A Theological Farrago: Three Pieces

Piece 1: I don’t think I had ever read Stevenson’s The Strange Case of Dr. Jekyll & Mr. Hyde until this week. Not sure how I missed it but it reminded me of a theological truism: man is capable of both great good and great evil. For much of the novella, I was confused. Who was being critiqued? Was it Jekyll, Hyde, Utterson, or Lanyon?

I am a rather dedicated reader, so I hoped I was not guilty of not paying close enough attention to the story as I read and pondered. Eventually, however, the story came into clearer view for me, like I was emerging from a fog onto a clear sea with the shore again in view.

Stevenson was exploring dualities of good and evil, of course, but also worldviews. Is the universe a closed system? Is there no transcendence? If so, on what grounds is anything objectively good or evil? Objective good and evil presuppose a transcendent standard by which to define the terms.

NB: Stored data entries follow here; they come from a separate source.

**config.mk**
```make
export PLATFORM = sky130hd
export DESIGN_NAME = visualizador_puntos
export DESIGN_NICKNAME = d
export VERILOG_FILES = /design/src/rtl/visualizador_puntos.sv
export SDC_FILE = /design/constraint.sdc
export NUM_CORES = 1
export LEC_CHECK = 0
export ABC_CLOCK_PERIOD_IN_PS = 2600
export BUFFER_PORTS_ARGS = -buffer_cell sky130_fd_sc_hd__buf_4
export CAP_MARGIN = 30
export CORE_ASPECT_RATIO = 0.7
export CORE_UTILIZATION = 50
export DETAILED_ROUTE_END_ITERATION = 10
export GPL_TIMING_DRIVEN = 0
export MAX_ROUTING_LAYER = met4
export PLACE_DENSITY = 0.68
export REMOVE_ABC_BUFFERS = 1
export SLEW_MARGIN = 20
export SYNTH_ARGS = -nofsm -noshare
export SYNTH_HDL_FRONTEND = slang
export SYNTH_SLANG_ARGS = --single-unit
```
**constraint.sdc**
```tcl
create_clock -name iClk -period 2.6 [get_ports iClk]
set_clock_uncertainty 0.2 [all_clocks]
set_input_delay 0.39 -clock iClk [delete_from_list [all_inputs] [get_ports iClk]]
set_output_delay 0.39 -clock iClk [all_outputs]
set_load 0.02 [all_outputs]
```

Were the universe a closed system, who gets to define what is ghastly, sordid, or wrong? Why would Hyde’s behavior in the novella be deemed evil in a closed universe? If one were logically consistent, he could not use moral categories because there would be no God or objective morality.

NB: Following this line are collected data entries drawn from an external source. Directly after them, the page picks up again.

--- src/rtl/uart_alu_sequencer.sv ---
`default_nettype none
// ============================================================================
//  Module      : uart_alu_sequencer
//  Description : Collects three bytes (A, B, OP) from a receive buffer,
//                presents them to an external combinational ALU, captures
//                the result and writes it to a transmit buffer.
//  Revision    : 1.0 - initial release
// ============================================================================
module uart_alu_sequencer #(
    parameter int DBIT = 8
) (
    input  logic            clk,
    input  logic            reset,
    input  logic            rx_empty,
    input  logic [DBIT-1:0] rx_data,
    output logic            rx_rd,
    output logic [DBIT-1:0] alu_a,
    output logic [DBIT-1:0] alu_b,
    output logic [DBIT-1:0] alu_op,
    input  logic [DBIT-1:0] alu_result,
    input  logic            tx_full,
    output logic            tx_wr,
    output logic [DBIT-1:0] tx_data,
    output logic            busy,
    output logic [7:0]      op_count
);

    localparam logic [1:0] S_GET  = 2'd0;
    localparam logic [1:0] S_CAP  = 2'd1;
    localparam logic [1:0] S_EXEC = 2'd2;
    localparam logic [1:0] S_SEND = 2'd3;

    localparam logic [1:0] IDX_A  = 2'd0;
    localparam logic [1:0] IDX_B  = 2'd1;
    localparam logic [1:0] IDX_OP = 2'd2;

    logic [1:0]      state_q, state_d;
    logic [1:0]      idx_q, idx_d;
    logic [DBIT-1:0] a_q, a_d;
    logic [DBIT-1:0] b_q, b_d;
    logic [DBIT-1:0] op_q, op_d;
    logic [DBIT-1:0] txd_q, txd_d;
    logic [7:0]      cnt_q, cnt_d;

    // State register: all sequential state, synchronous reset has priority
    always_ff @(posedge clk) begin
        if (reset) begin
            state_q <= S_GET;
            idx_q   <= IDX_A;
            a_q     <= '0;
            b_q     <= '0;
            op_q    <= '0;
            txd_q   <= '0;
            cnt_q   <= 8'd0;
        end else begin
            state_q <= state_d;
            idx_q   <= idx_d;
            a_q     <= a_d;
            b_q     <= b_d;
            op_q    <= op_d;
            txd_q   <= txd_d;
            cnt_q   <= cnt_d;
        end
    end

    // Next-state logic: byte collection, result capture and send handshake
    always_comb begin
        state_d = state_q;
        idx_d   = idx_q;
        a_d     = a_q;
        b_d     = b_q;
        op_d    = op_q;
        txd_d   = txd_q;
        cnt_d   = cnt_q;
        case (state_q)
            S_GET: begin
                if (!rx_empty) begin
                    state_d = S_CAP;
                end
            end
            S_CAP: begin
                // rx_data is valid the cycle after the read pulse
                case (idx_q)
                    IDX_A:   a_d  = rx_data;
                    IDX_B:   b_d  = rx_data;
                    default: op_d = rx_data;
                endcase
                if (idx_q == IDX_A || idx_q == IDX_B) begin
                    idx_d   = idx_q + 2'd1;
                    state_d = S_GET;
                end else begin
                    idx_d   = IDX_A;
                    state_d = S_EXEC;
                end
            end
            S_EXEC: begin
                // Operands are stable here, so the ALU output is settled
                txd_d   = alu_result;
                state_d = S_SEND;
            end
            default: begin
                if (!tx_full) begin
                    cnt_d   = cnt_q + 8'd1;
                    state_d = S_GET;
                end
            end
        endcase
    end

    // Output logic: strobes follow the buffer flags and are masked by reset
    always_comb begin
        rx_rd = (state_q == S_GET)  && !rx_empty && !reset;
        tx_wr = (state_q == S_SEND) && !tx_full  && !reset;
        busy  = !((state_q == S_GET) && (idx_q == IDX_A));
    end

    assign alu_a    = a_q;
    assign alu_b    = b_q;
    assign alu_op   = op_q;
    assign tx_data  = txd_q;
    assign op_count = cnt_q;

endmodule
`default_nettype wire
--- config.mk ---
export PLATFORM = sky130hd
export DESIGN_NAME = uart_alu_sequencer
export DESIGN_NICKNAME = d
export VERILOG_FILES = /design/src/rtl/uart_alu_sequencer.sv
export SDC_FILE = /design/constraint.sdc
export NUM_CORES = 1
export LEC_CHECK = 0
export CAP_MARGIN = 30
export CORE_AREA = 2 2 72 91
export DETAILED_ROUTE_END_ITERATION = 10
export DIE_AREA = 0 0 74 93
export GPL_TIMING_DRIVEN = 0
export PLACE_DENSITY = 0.63
export RECOVER_POWER = 50
export SYNTH_ARGS = -nofsm -noshare
export SYNTH_HDL_FRONTEND = slang
export SYNTH_SLANG_ARGS = --single-unit
export TNS_END_PERCENT = 1
--- constraint.sdc ---
create_clock -name clk -period 2.09 [get_ports clk]
set_input_delay 0.209 -clock clk [delete_from_list [all_inputs] [get_ports clk]]
set_output_delay 0.209 -clock clk [all_outputs]
set_load 0.03 [all_outputs]
==> metrics.csv <==
metric,value,unit
crit_start,state_q[1],
rows,32,
drcViolationCount,0,
clkLatencyLatePin,300,ps
synth_top_family_by_area,simple AND/OR/NAND/NOR gates,
cts_sinks,44,
antenna_found_initial,0,
fp.dieW,74,um
ios,63,
yosys.area_share.simple,19.2,%
synthFlopType,dfxtp_1,
maxSlewViolCount,0,
synth_seq_area_share,50.4,%
vias,1497,
timing.rr.start,state_q[0],
clockRootBuffer,clkbuf_8,
firstDrtPassIters,4,
ant_nets,0,
postCtsHoldBufs,0,
gp_congestion,0.692,
critical_path.max_fanout,5,
synth_area_per_cell,9.46,um2
rr_worst_depth,6,
power_leakage,1.11,nW
yosysWarnings,0,
hold_viol,0,
yosys.area_share.adder,4.29,%
vdd_ir_drop_max,0.313,mV
h-tree-depth,2,
dp.cells,331,
hold_path_end,op_count[3],
cts_tree,yes,
drive_gt1_share,4.33,%
muxShareOfSynthArea,14.3,%
drt_iter0_drc,30,
ys_types,24,
fmax,549,MHz
startpoint_type,flop,
reg2reg_slack,270,ps
fin_skew,4.74,ps
syn_inst,185,
wl_per_cell,12.4,um
hold_start,reset,
cts_buffers,5,
antennaDiodeCount,0,
grt_pass1_vias,1445,
finalCritPeriodShare,87.2,%
synth_edf_count,0,
totalWireLength,4.21,mm
finalCriticalPeriod,1820,ps
critPathRequiredTime,1880,ps
slew_headroom,54.5,%
setup_tns,0,ps
area_delta_synth_final,45.9,%
avgViaCountPerCell,4.42,
rsz0062_at_grt,no,
final_cells,339,
grt_usage,12.8,%
synth_seq_cells,44,
critPathKind,flop to output port,
coreArea,6050,um2
grt_pass1_wl,6.66,mm
grt_overflow,0,
drv_cap,0,
grt_max_degree,14,
endpoint_kind,output port,
die_h,93,um
synthXorXnorAreaFrac,1.00,%
async_flop_share,0,%
mappedNetlistNets,211,
tightest_slew,683,ps
cts.path.max_buffers,2,
setup-violations-final,0,
path_clk_slew,80,ps
syn_area,1750,um2
dp_hpwl,2.99,mm
status,finished clean,
port_buffers,61,
power.density,675,nW/um2
worstReg2RegEnd,state_q[0],
min_path_type,input pin to flop,
nets,279,
start_util,28.9,%
cp_data_arrival_time,1610,ps
whs_path_depth,2,
die_area,6880,um2
synth_compound_area_share,7.58,%
-- registers in the layout, indices dropped and copies added (netlist names) --
| signal | count |
|---|---|
| alu_b | 8 |
| alu_a | 8 |
| tx_data | 8 |
| state_q | 2 |
| idx_q | 2 |
| op_count | 8 |
| alu_op | 8 |
-- worst max-delay path by stage --
stage                       endpoint  slack [ps]  cells after the start
after floorplan                rx_rd         510                      3
final                          rx_rd         270                      4
after CTS                       busy          50                      4
after global placement         tx_wr         260                      3
after global routing      state_q[0]         100                      6
after detailed placement       tx_wr         250                      3
-- layer usage --
metal	vias up	share of wire, %	track usage (%)
met5	-	0	0
met3	6	6.8	4.20
met1	683	42	13.8
met4	0	1.4	5.00
li1	761	-	-
met2	47	50	22.6
-- final cells by class --
| cell class | count | area, um2 |
|---|---|---|
| plain buffers | 9 | 35.0 |
| well taps | 85 | 106 |
| inverters | 5 | 18.8 |
| multi-input cells | 127 | 805 |
| clock inverters | 2 | 10.0 |
| clock buffers | 6 | 82.6 |
| fillers | 607 | 3490 |
| repair buffers | 61 | 614 |
| flip-flops and latches | 44 | 881 |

But the fact that we are repulsed by Hyde’s behaviors demonstrates the Romans 1 and Romans 2 salvos of truth–that the law of God is written on our hearts and that we are without excuse.

Piece 2: This week I received an email from a member of our Sunday school class with a devotional in it that came from reading the Old Testament prophet Amos. Specifically, Amos 6:1 was explored. That verse reads, just in the first part of the line, “Woe to those are at ease in Zion.” Why the oracle of woe? Because God is, because he is holy, and because he judges sin. He cannot overlook sin. Otherwise he would not be holy.

Amos is replete with the image of God setting a plumb line in the midst of his people (7:8). In Amos we see that God is, that God is just, that God deals with sin and with us sinners. It’s not a closed universe. There is objective good and objective evil.

Hyde was a moral monster, to go back to Stevenson’s novella. But that is the wicked human heart. Amos the prophet called out to his generation, and his word still calls out to each generation with the offer of the gospel of hope. But we have to embrace it via repentance and faith in the true God, the true Christ, the true gospel.

Piece 3: Today I was leading a small Christian worship service with some young soldiers. One of the lieutenants said to me as we chatted, “Chaplain, I was at your last service. I really liked it. You taught the Bible, not other stuff.” Then I asked him to tell me his story. He was a college graduate, and married. He and his wife have their first child due in a few months. Then he told me something that really resonated with me. He said, “We found a solid church. And they sing the great hymns. It’s not all the drivel. And they root everything in the Bible. My wife and I love it, chaplain.”

Takeaway: I reflected upon this week’s ministry, and after having read about Jekyll & Hyde, and having gone back and read through Amos again, and pondered on the encouraging words from that lieutenant today, and having thought about how many of the great hymns teach biblical theology, and lamented the drivel that so often characterizes so much ‘praise and worship’ music currently, I still was encouraged.

I was encouraged. Why? Because some do see. Some have spiritual eyes and ears to know the truth when they hear it. They recognize that the universe is not closed, that God has spoken, that judgment is real, and that God has indeed set a plumb line in his world.

Most of all, perhaps, I was encouraged because I’d taught from Luke 8 today before I’d chatted with the lieutenant. And the last verse I’d focused on was verse 15: “As for that in the good soil, they are those who, hearing the word, hold it fast in an honest and good heart, and bear fruit with patience.”

Holding the truth fast in an honest and good heart. That’s a work only God can begin and complete in our hearts–our hearts, which are so often more like Hydes than Jekylls. But thanks be to God, God has done what we neither would do nor could do without divine grace–quickened the spiritually dead, created Pauls from Sauls, rebuked Jonahs to go to Nineveh, after all, with the great good news of the gospel.

One thought on “A Theological Farrago: Three Pieces

  1. Thanks Brother Jon…. DIVINE GRACE! As The Lord Jesus taught us in his parable of “ The Vine & The Branches”, ( John 15:5), by ourselves we can do NOTHING. The context of this teaching refers primarily to spiritual endeavors of believers, but also can apply to SALVATION of unbelievers. In and of ourselves we can do NOTHING to earn salvation. It is all the work of our Soveriegn God….His plan, His Spirit, His GRACE, and His chosen REDEEMER, the Lord Jesus Christ. Praise be to our GRACIOUS Holy Father!